Each line of the material that mentions the word "sample" is to be copied.

*THE DATA*
Content starts

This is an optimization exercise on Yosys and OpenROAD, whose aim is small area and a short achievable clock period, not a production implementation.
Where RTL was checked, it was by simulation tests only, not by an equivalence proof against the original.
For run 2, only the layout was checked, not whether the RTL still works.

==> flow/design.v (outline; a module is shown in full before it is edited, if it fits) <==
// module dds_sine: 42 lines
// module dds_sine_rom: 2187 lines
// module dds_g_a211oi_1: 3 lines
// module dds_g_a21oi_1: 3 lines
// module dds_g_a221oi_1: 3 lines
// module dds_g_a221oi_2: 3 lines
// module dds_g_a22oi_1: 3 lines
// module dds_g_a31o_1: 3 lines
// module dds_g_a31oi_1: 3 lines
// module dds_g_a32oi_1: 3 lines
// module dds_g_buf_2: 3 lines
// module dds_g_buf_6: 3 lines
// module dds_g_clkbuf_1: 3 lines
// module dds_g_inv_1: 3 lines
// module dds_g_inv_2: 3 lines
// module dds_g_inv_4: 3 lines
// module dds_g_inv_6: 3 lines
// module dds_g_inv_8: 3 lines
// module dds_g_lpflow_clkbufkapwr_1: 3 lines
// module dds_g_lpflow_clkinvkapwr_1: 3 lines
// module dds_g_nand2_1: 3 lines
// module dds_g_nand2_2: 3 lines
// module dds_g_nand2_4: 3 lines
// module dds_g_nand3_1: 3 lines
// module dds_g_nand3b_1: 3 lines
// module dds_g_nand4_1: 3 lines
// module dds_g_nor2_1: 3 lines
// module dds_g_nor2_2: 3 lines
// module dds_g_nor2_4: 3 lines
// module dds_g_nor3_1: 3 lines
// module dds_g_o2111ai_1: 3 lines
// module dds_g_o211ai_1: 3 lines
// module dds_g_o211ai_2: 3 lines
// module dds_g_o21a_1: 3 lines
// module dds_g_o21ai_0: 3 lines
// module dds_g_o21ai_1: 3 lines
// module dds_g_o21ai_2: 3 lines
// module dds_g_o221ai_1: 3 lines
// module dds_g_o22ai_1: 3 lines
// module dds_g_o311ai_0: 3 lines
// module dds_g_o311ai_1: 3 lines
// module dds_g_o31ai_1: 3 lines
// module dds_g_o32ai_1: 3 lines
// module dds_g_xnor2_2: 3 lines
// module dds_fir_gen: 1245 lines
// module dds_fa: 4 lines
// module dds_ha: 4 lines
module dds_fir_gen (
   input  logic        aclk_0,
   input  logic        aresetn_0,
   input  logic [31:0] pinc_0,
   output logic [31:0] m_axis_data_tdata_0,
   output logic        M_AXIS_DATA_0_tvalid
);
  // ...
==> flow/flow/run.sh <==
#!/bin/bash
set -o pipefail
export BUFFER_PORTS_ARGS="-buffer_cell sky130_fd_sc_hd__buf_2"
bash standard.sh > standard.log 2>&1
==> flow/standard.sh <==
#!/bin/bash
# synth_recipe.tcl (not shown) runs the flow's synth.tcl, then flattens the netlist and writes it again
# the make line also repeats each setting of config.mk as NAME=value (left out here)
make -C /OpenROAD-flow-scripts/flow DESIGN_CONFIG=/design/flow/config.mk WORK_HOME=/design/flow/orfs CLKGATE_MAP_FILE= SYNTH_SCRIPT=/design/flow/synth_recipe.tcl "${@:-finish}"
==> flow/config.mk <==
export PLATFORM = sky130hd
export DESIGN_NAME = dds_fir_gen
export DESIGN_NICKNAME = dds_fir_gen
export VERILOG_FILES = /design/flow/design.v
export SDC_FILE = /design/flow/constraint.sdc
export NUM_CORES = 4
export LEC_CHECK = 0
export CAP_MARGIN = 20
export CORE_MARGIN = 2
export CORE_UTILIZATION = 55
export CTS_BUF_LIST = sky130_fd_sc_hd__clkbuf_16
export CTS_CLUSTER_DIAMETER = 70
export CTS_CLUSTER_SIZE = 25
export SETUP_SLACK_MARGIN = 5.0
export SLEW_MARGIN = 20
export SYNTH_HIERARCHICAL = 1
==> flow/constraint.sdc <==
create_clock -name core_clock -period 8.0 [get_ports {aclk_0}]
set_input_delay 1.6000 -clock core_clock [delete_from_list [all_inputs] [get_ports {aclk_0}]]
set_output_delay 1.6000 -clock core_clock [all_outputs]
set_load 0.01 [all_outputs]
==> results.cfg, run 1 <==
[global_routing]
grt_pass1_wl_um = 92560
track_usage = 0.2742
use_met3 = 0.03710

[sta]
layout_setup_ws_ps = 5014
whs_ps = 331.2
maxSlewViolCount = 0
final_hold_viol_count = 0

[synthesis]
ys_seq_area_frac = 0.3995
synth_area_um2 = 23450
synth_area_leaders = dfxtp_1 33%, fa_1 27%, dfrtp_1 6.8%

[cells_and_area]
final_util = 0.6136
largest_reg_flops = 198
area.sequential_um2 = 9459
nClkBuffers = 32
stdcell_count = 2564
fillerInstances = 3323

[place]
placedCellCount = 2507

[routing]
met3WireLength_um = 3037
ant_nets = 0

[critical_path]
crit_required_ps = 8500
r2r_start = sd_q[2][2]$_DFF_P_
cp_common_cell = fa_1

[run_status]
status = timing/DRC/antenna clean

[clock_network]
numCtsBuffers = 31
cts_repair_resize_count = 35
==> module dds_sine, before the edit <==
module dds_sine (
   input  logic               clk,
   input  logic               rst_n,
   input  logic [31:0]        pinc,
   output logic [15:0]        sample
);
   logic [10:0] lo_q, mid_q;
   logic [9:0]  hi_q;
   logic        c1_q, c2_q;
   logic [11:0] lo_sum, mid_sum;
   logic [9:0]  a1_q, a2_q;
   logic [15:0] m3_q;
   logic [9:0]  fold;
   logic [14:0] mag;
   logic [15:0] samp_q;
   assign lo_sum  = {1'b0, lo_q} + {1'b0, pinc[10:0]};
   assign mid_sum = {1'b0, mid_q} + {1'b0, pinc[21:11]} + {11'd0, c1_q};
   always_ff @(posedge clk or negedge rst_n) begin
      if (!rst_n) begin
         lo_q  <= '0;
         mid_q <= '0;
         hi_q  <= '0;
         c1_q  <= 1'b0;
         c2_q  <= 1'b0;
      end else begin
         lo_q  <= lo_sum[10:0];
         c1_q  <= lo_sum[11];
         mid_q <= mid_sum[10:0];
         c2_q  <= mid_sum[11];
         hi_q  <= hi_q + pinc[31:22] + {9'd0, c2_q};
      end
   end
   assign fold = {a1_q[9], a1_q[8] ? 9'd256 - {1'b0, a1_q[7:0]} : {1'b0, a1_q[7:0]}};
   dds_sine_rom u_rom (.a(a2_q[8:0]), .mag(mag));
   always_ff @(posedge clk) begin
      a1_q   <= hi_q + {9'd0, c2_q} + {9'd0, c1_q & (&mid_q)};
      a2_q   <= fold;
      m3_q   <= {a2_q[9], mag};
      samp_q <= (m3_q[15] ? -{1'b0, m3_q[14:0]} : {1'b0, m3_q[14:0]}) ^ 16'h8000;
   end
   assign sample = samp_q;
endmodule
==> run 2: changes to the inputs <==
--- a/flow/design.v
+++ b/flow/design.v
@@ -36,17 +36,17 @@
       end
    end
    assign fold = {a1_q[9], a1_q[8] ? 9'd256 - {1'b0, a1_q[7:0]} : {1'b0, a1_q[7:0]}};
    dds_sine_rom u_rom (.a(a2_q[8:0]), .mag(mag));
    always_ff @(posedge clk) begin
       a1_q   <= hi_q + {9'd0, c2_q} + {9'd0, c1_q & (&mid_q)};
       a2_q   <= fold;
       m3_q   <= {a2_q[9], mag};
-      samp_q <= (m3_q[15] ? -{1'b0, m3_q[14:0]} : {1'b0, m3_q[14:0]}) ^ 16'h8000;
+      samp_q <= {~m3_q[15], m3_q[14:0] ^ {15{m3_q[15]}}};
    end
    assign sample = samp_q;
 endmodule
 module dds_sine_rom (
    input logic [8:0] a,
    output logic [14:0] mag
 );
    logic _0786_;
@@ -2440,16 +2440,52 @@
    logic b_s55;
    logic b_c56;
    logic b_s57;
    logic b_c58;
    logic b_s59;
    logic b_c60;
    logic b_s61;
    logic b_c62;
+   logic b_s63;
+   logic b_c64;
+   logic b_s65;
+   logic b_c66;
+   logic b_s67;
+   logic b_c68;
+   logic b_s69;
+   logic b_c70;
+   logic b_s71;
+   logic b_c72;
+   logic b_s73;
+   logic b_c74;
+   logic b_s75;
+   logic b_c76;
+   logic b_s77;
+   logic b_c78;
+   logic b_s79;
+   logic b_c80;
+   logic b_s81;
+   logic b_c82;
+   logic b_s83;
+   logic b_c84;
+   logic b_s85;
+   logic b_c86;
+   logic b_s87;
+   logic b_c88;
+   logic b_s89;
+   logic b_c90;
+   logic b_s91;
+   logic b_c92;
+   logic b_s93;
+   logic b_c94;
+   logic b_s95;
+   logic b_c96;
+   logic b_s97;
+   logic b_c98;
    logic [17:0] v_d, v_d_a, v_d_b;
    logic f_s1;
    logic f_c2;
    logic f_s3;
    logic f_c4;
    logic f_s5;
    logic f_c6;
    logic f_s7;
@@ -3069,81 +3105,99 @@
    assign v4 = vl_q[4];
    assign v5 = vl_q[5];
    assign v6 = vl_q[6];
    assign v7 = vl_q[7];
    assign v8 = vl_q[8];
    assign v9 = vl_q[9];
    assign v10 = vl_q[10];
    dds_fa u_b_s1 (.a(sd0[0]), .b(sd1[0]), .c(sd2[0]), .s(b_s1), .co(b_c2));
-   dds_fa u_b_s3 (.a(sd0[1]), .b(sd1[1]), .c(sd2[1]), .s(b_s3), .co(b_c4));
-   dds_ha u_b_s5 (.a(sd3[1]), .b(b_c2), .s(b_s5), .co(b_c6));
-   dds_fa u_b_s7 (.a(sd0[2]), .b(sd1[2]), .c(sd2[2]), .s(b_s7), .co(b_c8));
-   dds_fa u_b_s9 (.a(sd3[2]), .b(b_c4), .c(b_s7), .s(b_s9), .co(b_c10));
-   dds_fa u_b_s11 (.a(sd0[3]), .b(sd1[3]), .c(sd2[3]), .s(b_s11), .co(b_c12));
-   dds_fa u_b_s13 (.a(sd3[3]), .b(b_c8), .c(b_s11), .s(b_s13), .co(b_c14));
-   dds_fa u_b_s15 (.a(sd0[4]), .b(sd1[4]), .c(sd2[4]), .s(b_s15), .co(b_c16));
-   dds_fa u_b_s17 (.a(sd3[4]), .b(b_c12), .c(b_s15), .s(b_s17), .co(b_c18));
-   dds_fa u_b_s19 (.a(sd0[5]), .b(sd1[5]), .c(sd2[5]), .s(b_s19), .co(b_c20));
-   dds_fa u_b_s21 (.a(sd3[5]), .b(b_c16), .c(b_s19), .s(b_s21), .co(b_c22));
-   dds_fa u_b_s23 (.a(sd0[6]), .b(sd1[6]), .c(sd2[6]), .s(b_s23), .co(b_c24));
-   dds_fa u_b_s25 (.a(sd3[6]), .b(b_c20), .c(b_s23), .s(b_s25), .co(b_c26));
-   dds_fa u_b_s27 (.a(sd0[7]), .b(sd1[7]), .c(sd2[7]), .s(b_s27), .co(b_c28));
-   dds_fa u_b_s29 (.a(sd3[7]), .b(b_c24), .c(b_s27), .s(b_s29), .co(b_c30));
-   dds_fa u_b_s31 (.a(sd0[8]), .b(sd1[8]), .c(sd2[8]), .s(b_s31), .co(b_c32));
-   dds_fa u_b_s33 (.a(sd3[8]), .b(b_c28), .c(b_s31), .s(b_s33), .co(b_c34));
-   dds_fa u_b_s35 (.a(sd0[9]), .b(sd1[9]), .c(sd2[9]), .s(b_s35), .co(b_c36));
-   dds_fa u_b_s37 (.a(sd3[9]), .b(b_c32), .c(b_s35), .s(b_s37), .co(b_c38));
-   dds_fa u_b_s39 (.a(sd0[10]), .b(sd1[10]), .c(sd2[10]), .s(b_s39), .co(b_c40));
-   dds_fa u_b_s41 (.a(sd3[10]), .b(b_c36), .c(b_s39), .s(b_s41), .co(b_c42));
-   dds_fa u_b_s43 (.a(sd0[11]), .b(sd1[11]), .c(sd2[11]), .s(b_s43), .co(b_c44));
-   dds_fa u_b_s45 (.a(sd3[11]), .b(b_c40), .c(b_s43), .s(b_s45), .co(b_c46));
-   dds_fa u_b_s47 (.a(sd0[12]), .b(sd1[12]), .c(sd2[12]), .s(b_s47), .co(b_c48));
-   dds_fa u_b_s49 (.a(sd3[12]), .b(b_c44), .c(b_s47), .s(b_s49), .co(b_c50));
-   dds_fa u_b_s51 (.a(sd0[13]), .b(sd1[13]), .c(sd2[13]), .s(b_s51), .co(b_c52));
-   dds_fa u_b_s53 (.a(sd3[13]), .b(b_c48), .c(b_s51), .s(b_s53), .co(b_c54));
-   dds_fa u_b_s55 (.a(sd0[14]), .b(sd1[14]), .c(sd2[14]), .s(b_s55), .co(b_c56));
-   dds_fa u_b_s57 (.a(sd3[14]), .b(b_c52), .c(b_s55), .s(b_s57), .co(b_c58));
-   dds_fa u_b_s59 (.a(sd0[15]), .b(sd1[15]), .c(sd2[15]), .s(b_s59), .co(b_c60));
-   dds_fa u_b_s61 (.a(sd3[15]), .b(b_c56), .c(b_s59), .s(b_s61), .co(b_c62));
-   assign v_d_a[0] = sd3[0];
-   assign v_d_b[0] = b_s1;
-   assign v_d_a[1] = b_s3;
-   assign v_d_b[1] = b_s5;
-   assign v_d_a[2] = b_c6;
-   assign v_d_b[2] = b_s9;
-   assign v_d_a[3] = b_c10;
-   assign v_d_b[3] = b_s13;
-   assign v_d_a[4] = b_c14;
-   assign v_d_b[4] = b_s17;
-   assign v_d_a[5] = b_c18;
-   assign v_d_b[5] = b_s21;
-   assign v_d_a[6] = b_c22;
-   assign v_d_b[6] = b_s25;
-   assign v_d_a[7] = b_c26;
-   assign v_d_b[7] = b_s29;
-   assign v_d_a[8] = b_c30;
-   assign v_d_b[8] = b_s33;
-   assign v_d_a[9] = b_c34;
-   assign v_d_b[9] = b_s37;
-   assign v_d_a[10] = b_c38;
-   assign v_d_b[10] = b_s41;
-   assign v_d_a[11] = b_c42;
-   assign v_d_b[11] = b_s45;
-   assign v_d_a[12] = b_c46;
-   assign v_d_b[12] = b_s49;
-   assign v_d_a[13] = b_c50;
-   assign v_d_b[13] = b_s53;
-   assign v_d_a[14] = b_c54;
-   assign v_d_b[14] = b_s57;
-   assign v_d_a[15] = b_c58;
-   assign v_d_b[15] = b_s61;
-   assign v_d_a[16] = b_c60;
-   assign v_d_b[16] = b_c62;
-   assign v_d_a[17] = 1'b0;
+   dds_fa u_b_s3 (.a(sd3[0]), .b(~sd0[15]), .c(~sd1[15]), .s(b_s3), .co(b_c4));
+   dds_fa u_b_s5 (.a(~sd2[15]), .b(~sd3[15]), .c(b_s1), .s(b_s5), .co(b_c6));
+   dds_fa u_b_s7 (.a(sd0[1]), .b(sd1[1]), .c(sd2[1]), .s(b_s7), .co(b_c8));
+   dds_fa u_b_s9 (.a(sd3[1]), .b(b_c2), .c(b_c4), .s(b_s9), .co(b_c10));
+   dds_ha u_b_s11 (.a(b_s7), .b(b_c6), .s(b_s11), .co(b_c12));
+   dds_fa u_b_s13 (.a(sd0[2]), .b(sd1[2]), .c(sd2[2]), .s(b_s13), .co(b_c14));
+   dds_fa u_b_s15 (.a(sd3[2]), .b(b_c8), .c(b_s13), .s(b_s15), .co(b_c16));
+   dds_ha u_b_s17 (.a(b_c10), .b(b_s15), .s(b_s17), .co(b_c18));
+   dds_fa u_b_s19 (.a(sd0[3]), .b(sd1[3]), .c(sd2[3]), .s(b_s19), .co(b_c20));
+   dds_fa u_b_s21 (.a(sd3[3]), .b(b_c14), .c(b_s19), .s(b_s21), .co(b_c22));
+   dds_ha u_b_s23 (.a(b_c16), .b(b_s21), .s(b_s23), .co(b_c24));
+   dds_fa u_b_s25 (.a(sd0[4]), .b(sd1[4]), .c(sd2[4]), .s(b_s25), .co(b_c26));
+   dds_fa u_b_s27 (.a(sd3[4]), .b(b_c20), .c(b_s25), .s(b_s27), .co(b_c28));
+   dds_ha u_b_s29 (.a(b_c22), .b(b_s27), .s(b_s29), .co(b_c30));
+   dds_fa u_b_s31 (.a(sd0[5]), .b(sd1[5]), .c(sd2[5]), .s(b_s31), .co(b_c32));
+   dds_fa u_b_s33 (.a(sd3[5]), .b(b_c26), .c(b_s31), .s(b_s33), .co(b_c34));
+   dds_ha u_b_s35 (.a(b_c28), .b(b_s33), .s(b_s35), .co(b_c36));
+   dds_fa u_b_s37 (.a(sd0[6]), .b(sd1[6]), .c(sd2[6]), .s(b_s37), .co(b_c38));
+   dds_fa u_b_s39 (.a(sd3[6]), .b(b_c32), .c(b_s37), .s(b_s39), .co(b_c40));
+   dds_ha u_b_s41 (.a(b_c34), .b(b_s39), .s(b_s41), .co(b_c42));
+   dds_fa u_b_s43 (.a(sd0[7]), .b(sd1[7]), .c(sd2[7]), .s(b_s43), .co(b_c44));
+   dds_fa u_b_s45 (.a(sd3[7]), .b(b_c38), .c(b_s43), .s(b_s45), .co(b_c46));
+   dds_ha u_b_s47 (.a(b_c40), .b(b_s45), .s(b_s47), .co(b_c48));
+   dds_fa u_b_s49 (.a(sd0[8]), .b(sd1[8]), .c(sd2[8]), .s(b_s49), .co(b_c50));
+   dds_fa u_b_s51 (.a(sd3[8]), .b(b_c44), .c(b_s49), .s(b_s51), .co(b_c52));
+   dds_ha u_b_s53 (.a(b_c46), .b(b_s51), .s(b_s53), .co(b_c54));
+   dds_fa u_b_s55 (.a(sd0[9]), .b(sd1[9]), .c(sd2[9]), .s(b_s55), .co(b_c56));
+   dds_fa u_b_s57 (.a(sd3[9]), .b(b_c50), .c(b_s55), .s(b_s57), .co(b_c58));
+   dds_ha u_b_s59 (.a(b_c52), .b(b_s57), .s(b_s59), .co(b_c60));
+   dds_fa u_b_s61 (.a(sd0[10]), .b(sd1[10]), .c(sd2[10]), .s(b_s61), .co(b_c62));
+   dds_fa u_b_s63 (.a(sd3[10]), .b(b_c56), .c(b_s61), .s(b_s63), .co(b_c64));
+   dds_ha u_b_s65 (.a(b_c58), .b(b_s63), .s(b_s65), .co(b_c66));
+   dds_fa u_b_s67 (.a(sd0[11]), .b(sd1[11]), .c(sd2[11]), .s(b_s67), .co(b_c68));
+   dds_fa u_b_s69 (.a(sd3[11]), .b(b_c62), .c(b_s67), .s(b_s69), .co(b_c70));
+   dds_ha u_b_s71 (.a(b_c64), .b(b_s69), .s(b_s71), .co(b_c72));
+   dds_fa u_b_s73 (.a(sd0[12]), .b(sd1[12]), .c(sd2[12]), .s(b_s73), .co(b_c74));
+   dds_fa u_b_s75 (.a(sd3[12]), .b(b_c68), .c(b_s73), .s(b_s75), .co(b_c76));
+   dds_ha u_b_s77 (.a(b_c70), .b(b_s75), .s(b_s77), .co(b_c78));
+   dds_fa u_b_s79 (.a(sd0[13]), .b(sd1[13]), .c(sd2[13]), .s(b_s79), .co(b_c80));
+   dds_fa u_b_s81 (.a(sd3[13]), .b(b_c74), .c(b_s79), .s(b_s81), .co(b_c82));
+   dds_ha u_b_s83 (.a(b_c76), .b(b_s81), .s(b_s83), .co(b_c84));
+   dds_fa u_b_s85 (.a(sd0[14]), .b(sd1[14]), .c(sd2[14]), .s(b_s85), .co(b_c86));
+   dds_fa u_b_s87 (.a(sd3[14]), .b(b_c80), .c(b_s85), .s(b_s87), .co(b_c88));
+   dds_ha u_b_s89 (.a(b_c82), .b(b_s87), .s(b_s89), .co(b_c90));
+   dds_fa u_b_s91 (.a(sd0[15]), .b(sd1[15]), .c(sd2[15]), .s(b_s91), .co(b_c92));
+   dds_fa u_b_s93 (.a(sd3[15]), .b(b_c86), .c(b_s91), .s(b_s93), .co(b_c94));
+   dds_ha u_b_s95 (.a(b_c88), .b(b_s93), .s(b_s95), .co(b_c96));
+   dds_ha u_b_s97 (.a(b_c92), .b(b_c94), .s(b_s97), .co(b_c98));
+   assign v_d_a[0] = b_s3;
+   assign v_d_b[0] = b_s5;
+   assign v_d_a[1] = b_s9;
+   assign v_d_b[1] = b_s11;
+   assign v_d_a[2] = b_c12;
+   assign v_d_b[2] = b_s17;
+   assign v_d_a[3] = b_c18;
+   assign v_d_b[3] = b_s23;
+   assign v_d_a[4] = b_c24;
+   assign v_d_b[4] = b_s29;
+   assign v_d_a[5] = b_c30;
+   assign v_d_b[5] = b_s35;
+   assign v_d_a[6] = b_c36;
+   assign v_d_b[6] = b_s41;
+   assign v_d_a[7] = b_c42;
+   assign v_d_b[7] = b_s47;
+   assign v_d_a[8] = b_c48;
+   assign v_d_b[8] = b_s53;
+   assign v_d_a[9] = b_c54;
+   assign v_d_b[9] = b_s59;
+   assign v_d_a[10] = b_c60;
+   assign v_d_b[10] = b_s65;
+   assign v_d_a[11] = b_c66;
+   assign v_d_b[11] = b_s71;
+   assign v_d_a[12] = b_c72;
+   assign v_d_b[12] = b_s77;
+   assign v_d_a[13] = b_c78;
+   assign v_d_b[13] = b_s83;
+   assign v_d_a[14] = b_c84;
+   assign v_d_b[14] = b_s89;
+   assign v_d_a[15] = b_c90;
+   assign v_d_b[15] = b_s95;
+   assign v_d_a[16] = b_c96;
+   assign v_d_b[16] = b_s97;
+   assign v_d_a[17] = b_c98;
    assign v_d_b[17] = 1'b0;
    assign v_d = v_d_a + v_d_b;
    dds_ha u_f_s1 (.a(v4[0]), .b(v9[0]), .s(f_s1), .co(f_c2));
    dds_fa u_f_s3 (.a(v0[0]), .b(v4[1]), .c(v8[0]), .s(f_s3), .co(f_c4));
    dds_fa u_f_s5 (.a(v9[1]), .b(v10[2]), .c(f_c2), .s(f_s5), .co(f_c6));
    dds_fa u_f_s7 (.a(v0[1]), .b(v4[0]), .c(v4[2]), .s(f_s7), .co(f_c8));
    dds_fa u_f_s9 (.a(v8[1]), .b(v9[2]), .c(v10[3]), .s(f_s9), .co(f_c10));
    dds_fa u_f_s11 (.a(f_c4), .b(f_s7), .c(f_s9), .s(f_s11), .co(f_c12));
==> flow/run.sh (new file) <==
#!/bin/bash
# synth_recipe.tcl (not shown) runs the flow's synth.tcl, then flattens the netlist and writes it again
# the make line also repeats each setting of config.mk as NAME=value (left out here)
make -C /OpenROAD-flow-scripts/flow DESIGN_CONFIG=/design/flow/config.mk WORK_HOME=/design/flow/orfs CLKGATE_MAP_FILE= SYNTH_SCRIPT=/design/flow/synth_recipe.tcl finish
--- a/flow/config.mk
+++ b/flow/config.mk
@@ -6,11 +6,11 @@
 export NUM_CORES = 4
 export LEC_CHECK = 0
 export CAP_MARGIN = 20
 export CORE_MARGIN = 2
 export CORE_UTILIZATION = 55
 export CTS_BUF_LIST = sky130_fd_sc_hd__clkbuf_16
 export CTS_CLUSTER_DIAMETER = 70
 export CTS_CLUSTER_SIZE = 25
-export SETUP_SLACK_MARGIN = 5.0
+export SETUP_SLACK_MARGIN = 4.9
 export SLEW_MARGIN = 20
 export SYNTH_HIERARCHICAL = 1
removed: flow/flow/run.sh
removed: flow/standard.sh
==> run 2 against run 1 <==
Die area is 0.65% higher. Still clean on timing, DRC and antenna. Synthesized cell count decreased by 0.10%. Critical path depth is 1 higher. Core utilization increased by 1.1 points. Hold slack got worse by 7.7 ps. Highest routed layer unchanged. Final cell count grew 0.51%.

Content ends

*ANSWER AREA*
   output logic [15:0]        sample
   assign sample = samp_q;
    assign sample = samp_q;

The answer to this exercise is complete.